**MATERIAL FOR THIS EXERCISE:**
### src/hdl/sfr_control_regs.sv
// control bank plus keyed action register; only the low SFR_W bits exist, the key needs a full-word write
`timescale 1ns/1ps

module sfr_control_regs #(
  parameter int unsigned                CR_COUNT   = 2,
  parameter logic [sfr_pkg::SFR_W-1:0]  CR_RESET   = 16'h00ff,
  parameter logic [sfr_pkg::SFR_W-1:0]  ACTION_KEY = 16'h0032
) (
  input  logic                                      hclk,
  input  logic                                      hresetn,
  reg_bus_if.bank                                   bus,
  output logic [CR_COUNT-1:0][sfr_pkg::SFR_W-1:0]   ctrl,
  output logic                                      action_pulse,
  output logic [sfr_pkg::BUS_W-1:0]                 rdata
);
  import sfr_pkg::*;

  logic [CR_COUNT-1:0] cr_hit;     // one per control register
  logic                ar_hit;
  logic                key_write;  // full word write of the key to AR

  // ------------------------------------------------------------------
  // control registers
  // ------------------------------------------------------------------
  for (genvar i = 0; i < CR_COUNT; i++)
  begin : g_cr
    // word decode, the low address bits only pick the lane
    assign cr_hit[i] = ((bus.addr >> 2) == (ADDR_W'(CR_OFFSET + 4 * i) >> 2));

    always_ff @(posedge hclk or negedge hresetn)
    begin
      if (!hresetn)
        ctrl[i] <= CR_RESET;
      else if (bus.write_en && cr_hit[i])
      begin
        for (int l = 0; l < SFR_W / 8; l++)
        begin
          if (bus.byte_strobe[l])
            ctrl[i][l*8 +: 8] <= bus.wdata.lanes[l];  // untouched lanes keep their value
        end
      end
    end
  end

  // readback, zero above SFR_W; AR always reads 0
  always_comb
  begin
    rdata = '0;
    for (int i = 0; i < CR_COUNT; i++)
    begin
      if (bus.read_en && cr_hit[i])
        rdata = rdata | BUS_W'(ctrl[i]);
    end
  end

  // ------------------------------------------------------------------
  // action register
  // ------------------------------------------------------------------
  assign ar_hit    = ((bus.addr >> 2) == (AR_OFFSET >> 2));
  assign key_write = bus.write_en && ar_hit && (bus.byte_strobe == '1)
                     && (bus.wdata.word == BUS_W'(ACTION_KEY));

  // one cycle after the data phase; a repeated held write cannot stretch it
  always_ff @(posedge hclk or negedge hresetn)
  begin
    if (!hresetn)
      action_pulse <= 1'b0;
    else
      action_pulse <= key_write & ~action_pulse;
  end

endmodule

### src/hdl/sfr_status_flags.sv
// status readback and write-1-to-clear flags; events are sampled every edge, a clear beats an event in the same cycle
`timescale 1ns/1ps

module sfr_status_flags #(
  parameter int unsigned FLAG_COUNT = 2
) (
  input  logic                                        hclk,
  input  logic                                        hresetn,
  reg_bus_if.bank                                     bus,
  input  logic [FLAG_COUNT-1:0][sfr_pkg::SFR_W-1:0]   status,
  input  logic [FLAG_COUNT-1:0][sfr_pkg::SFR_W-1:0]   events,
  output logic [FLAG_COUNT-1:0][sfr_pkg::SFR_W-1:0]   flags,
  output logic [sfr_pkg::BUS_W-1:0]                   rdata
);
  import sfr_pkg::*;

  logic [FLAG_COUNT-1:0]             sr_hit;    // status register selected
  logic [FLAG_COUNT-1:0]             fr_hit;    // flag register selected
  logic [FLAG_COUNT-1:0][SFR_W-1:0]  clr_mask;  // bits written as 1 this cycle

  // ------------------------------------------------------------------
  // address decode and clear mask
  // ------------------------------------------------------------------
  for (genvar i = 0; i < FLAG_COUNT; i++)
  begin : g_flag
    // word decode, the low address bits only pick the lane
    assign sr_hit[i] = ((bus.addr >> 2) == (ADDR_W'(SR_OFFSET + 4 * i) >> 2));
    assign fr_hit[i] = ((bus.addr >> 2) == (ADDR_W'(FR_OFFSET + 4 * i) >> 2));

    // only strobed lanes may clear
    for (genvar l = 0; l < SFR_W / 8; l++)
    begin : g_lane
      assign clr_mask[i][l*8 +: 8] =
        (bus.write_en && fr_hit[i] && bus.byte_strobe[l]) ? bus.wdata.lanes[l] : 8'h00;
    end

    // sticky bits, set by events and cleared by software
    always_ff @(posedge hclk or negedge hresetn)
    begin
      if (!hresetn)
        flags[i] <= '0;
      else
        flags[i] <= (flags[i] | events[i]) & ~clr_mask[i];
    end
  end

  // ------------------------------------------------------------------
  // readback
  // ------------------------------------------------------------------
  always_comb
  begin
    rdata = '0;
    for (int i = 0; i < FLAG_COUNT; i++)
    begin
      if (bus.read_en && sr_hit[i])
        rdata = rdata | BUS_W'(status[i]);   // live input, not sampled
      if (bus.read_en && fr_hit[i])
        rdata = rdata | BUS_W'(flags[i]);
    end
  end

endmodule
--
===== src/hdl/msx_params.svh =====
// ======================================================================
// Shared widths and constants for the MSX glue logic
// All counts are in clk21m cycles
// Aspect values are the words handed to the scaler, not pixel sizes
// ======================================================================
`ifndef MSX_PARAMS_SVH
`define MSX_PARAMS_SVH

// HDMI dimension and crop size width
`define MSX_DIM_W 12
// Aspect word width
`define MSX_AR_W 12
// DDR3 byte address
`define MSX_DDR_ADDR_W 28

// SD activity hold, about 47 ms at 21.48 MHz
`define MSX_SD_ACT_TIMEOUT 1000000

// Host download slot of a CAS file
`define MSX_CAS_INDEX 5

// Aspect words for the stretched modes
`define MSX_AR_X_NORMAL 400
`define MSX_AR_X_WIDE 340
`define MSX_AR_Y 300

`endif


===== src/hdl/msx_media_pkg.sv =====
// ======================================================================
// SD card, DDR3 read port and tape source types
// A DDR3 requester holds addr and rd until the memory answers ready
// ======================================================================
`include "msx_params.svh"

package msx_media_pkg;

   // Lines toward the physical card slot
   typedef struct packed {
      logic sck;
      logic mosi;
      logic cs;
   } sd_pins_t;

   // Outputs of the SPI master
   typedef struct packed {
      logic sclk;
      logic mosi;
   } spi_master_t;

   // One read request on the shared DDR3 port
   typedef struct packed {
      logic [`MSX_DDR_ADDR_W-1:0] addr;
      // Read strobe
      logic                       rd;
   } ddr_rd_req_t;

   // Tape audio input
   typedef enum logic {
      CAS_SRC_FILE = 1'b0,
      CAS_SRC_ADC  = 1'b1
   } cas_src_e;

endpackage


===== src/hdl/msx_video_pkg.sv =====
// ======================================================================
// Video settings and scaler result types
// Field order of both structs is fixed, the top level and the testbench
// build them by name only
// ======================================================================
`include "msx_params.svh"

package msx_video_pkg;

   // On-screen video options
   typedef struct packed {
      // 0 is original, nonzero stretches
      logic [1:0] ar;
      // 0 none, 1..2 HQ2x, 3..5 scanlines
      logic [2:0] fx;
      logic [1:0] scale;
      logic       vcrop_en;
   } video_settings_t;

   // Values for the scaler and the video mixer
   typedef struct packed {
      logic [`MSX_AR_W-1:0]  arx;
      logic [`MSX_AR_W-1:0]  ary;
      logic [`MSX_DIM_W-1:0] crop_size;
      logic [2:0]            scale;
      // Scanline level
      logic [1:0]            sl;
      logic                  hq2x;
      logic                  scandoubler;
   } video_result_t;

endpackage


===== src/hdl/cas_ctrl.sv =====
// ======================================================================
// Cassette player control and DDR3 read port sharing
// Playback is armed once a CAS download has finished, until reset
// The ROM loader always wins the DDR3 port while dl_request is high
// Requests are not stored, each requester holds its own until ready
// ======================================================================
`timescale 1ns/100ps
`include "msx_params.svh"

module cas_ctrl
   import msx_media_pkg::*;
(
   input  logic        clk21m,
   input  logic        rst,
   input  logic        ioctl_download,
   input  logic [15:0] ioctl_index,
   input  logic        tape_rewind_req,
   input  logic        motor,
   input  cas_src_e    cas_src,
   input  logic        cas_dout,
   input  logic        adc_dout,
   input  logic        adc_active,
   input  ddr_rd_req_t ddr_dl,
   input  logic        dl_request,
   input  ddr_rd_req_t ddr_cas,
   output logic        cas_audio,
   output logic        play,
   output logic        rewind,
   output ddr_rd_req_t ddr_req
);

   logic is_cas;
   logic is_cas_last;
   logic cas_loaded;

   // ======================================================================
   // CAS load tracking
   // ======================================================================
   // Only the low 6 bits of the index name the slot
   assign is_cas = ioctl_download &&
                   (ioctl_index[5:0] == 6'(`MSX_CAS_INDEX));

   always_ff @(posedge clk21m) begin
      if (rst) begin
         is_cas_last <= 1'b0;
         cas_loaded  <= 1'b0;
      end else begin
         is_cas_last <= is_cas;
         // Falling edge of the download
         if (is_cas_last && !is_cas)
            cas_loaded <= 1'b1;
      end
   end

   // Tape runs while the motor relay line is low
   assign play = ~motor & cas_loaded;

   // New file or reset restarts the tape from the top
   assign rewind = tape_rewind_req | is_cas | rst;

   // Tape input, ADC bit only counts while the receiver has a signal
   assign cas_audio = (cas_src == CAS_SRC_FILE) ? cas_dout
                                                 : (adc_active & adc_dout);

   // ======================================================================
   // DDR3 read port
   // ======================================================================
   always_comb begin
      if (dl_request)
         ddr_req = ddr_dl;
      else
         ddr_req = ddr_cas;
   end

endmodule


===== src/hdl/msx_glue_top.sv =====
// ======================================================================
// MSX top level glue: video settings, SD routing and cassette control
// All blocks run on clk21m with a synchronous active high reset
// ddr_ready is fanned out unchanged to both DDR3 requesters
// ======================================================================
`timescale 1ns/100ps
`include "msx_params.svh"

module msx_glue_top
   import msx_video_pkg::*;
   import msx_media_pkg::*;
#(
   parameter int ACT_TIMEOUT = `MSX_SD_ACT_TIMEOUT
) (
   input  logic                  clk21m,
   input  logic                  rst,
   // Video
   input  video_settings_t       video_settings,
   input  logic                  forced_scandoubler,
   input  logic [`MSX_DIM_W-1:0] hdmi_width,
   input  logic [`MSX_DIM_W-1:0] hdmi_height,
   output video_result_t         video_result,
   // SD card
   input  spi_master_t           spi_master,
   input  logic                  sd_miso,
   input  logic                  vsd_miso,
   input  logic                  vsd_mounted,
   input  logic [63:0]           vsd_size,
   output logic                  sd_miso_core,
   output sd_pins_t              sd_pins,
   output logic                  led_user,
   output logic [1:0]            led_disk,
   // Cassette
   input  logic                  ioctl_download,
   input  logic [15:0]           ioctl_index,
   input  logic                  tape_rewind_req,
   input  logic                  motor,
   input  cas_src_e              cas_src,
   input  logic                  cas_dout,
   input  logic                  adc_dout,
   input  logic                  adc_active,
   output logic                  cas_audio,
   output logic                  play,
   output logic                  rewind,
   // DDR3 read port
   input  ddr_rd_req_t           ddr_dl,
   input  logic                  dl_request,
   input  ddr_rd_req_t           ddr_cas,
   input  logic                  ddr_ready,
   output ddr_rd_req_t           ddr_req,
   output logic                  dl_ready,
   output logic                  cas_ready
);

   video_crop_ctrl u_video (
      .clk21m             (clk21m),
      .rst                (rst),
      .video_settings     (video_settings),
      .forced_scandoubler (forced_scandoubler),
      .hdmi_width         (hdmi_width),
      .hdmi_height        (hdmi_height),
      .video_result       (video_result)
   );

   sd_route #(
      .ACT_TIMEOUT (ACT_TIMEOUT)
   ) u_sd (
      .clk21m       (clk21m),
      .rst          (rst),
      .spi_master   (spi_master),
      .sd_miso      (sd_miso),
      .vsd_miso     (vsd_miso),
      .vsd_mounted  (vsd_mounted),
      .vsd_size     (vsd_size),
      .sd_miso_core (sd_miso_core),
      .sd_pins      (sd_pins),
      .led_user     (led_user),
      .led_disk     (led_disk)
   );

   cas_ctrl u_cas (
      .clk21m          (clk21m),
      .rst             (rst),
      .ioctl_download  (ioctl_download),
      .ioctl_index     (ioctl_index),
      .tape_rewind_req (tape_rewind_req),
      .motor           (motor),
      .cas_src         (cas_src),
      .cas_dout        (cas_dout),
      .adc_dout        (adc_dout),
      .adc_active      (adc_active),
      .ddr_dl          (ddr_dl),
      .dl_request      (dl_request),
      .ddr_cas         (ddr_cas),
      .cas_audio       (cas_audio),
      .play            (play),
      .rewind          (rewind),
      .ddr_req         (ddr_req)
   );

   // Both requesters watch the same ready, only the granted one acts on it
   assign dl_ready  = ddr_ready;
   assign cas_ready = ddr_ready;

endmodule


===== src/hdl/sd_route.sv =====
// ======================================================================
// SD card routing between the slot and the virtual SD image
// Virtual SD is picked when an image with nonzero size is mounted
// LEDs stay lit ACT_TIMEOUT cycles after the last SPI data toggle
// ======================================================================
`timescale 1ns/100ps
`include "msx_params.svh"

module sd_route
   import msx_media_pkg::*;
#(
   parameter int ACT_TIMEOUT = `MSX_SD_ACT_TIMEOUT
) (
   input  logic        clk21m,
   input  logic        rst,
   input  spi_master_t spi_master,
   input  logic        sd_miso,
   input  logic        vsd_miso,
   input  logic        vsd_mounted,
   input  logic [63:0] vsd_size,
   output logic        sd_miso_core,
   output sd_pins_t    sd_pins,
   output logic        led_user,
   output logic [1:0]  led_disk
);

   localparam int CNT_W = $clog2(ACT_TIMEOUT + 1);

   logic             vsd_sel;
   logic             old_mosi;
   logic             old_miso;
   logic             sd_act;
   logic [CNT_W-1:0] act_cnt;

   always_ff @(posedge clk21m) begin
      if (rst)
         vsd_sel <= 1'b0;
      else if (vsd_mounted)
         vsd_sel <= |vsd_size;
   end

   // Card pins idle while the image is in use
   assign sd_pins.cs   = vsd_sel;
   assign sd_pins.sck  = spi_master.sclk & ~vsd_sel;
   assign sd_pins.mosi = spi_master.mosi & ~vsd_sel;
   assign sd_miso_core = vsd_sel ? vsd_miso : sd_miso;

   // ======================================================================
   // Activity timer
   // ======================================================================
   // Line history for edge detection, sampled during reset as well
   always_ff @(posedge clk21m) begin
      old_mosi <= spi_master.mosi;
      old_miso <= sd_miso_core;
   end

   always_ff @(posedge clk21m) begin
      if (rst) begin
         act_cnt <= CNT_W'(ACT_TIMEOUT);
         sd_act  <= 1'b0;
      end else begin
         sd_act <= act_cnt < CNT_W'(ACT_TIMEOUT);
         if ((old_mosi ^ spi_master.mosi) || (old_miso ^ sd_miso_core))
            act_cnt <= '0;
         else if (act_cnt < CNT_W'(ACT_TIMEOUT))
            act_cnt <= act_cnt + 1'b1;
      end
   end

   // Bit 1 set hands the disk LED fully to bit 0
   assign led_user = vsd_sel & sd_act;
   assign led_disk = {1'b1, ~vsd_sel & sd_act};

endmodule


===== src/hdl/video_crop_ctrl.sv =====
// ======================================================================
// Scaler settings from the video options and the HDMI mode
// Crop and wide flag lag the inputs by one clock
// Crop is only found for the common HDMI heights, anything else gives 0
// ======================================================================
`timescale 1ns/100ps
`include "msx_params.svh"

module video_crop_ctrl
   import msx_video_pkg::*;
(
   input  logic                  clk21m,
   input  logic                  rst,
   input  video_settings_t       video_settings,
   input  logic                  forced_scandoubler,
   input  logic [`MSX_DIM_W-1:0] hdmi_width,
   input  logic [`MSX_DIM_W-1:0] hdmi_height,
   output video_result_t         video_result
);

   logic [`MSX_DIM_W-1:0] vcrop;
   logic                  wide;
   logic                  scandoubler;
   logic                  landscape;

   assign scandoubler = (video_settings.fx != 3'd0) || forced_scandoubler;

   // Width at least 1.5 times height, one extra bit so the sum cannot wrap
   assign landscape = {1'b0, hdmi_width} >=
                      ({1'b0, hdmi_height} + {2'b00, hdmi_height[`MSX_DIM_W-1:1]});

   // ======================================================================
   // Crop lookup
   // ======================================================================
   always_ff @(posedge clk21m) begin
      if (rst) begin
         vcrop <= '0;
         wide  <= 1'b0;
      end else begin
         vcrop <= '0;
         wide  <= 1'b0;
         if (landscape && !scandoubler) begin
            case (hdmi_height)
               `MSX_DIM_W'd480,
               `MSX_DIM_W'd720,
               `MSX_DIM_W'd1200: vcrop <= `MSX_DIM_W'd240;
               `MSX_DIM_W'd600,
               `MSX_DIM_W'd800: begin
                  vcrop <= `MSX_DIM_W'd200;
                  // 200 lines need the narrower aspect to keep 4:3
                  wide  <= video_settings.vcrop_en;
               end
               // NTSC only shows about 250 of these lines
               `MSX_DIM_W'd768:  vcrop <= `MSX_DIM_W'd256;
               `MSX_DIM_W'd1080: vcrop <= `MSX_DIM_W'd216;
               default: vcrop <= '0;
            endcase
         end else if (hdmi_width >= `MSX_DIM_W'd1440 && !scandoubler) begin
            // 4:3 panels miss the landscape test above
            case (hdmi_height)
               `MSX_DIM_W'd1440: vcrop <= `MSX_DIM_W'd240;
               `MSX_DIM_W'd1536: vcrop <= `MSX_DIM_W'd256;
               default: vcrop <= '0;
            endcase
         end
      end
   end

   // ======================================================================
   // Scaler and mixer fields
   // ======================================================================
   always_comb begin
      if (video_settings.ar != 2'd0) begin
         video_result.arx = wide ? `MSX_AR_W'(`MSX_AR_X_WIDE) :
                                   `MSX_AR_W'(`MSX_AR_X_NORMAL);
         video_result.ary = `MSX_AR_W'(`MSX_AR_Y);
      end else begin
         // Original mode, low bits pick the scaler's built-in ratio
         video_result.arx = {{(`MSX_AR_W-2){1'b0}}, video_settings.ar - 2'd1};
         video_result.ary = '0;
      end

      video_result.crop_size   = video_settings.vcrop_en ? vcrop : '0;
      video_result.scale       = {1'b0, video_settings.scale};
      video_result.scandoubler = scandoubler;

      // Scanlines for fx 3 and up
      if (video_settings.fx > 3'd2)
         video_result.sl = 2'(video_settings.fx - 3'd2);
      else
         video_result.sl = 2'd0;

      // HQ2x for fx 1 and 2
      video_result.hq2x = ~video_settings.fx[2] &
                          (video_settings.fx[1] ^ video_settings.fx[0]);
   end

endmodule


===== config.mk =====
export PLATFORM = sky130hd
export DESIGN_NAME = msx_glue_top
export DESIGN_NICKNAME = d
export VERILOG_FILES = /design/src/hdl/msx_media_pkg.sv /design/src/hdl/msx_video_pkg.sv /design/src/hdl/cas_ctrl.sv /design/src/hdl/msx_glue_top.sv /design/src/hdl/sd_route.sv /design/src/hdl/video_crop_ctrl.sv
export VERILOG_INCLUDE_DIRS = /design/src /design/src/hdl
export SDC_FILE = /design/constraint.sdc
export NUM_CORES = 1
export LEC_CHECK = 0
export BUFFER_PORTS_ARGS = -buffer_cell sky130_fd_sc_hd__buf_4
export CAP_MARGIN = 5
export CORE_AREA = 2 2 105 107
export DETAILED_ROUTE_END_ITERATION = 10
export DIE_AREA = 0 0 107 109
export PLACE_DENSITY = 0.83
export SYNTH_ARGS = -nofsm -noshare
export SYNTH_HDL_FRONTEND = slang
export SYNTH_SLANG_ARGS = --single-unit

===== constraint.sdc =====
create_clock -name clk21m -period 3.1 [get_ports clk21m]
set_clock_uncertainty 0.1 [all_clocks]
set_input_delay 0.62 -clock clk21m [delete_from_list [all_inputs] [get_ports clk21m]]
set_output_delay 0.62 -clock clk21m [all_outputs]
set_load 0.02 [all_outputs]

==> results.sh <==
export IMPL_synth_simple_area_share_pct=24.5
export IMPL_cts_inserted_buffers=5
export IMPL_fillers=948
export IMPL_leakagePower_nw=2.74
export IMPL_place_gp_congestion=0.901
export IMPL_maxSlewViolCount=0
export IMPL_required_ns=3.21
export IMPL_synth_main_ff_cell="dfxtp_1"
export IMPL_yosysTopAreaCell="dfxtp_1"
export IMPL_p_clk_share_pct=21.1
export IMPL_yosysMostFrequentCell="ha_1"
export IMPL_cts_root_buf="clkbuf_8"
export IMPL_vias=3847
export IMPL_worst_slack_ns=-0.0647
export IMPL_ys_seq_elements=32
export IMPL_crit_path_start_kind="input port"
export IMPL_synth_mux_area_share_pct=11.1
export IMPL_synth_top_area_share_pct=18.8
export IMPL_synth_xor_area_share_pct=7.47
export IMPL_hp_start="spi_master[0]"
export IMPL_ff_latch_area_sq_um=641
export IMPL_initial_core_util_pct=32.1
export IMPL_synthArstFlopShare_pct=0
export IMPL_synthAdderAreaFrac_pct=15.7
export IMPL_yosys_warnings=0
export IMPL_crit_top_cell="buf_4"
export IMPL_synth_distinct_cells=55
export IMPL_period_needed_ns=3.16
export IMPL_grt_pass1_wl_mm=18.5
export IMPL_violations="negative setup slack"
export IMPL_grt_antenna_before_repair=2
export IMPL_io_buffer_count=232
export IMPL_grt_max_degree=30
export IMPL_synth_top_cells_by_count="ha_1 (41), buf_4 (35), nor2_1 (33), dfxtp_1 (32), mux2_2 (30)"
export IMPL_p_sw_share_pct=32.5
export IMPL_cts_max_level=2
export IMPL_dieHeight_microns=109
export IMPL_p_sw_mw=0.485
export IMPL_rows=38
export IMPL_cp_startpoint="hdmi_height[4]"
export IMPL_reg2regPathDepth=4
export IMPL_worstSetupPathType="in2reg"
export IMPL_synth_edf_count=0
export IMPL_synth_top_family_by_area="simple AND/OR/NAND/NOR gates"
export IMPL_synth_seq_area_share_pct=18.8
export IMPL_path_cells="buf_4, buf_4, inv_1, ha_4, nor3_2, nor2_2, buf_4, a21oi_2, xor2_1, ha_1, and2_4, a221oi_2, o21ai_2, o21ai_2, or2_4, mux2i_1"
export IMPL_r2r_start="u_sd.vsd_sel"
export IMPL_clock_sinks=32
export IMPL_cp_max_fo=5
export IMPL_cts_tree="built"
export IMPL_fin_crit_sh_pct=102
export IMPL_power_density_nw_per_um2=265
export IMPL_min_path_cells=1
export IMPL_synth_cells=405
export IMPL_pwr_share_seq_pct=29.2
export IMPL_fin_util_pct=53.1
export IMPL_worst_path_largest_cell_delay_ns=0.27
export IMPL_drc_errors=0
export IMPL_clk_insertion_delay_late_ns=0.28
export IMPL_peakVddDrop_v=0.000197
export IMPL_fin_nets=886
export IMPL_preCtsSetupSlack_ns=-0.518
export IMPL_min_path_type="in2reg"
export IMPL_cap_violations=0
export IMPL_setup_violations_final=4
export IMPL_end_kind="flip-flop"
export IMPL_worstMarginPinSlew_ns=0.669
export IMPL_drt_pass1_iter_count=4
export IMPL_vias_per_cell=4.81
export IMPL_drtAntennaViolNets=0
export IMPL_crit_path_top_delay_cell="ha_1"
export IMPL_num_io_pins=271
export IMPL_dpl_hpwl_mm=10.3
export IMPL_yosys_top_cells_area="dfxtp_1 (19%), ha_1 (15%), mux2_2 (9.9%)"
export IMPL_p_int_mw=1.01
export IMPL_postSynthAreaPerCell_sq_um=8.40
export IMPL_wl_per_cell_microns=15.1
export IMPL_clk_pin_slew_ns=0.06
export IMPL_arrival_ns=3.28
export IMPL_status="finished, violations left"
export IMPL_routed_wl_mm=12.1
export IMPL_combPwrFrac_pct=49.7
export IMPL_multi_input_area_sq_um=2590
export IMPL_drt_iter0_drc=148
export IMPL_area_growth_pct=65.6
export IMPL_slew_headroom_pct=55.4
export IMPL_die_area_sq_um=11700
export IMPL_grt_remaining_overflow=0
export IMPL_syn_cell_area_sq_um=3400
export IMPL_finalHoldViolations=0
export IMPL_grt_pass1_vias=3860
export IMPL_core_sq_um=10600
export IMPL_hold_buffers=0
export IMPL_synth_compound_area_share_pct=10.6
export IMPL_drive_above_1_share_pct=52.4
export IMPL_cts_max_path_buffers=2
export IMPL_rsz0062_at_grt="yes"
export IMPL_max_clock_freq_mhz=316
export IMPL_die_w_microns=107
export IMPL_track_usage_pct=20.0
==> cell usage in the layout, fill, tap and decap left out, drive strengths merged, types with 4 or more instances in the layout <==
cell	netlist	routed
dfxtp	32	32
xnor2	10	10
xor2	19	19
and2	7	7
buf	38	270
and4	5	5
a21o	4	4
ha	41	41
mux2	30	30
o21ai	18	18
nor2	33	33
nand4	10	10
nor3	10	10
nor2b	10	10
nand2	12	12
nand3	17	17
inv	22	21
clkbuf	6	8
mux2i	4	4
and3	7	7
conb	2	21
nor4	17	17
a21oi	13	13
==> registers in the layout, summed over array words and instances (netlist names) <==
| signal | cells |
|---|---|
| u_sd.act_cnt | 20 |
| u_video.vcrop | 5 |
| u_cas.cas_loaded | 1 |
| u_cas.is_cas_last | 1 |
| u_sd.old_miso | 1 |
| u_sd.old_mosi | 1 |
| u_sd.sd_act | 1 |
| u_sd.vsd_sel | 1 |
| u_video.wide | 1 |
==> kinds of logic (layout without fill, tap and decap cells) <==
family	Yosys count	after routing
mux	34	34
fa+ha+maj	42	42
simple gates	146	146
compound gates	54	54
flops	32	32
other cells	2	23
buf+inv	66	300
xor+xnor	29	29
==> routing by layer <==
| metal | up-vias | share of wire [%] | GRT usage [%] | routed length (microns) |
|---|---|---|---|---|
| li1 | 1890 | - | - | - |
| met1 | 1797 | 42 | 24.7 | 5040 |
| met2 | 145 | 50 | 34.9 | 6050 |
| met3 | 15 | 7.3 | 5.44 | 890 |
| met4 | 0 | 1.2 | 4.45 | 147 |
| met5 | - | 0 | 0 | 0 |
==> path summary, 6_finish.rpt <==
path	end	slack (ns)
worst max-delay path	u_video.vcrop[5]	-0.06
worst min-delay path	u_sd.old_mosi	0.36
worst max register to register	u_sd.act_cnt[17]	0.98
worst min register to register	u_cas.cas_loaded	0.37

**DIRECTIONS FOR THIS TASK:**
Would you output, from the records above, exactly the run of lines that starts at the line containing "### src/hdl/sfr_control_regs.sv" and ends at the line containing "(AR_OFFSET >> 2));", and only that run?

**SOLUTION FOR THIS PROBLEM:**
### src/hdl/sfr_control_regs.sv
// control bank plus keyed action register; only the low SFR_W bits exist, the key needs a full-word write
`timescale 1ns/1ps

module sfr_control_regs #(
  parameter int unsigned                CR_COUNT   = 2,
  parameter logic [sfr_pkg::SFR_W-1:0]  CR_RESET   = 16'h00ff,
  parameter logic [sfr_pkg::SFR_W-1:0]  ACTION_KEY = 16'h0032
) (
  input  logic                                      hclk,
  input  logic                                      hresetn,
  reg_bus_if.bank                                   bus,
  output logic [CR_COUNT-1:0][sfr_pkg::SFR_W-1:0]   ctrl,
  output logic                                      action_pulse,
  output logic [sfr_pkg::BUS_W-1:0]                 rdata
);
  import sfr_pkg::*;

  logic [CR_COUNT-1:0] cr_hit;     // one per control register
  logic                ar_hit;
  logic                key_write;  // full word write of the key to AR

  // ------------------------------------------------------------------
  // control registers
  // ------------------------------------------------------------------
  for (genvar i = 0; i < CR_COUNT; i++)
  begin : g_cr
    // word decode, the low address bits only pick the lane
    assign cr_hit[i] = ((bus.addr >> 2) == (ADDR_W'(CR_OFFSET + 4 * i) >> 2));

    always_ff @(posedge hclk or negedge hresetn)
    begin
      if (!hresetn)
        ctrl[i] <= CR_RESET;
      else if (bus.write_en && cr_hit[i])
      begin
        for (int l = 0; l < SFR_W / 8; l++)
        begin
          if (bus.byte_strobe[l])
            ctrl[i][l*8 +: 8] <= bus.wdata.lanes[l];  // untouched lanes keep their value
        end
      end
    end
  end

  // readback, zero above SFR_W; AR always reads 0
  always_comb
  begin
    rdata = '0;
    for (int i = 0; i < CR_COUNT; i++)
    begin
      if (bus.read_en && cr_hit[i])
        rdata = rdata | BUS_W'(ctrl[i]);
    end
  end

  // ------------------------------------------------------------------
  // action register
  // ------------------------------------------------------------------
  assign ar_hit    = ((bus.addr >> 2) == (AR_OFFSET >> 2));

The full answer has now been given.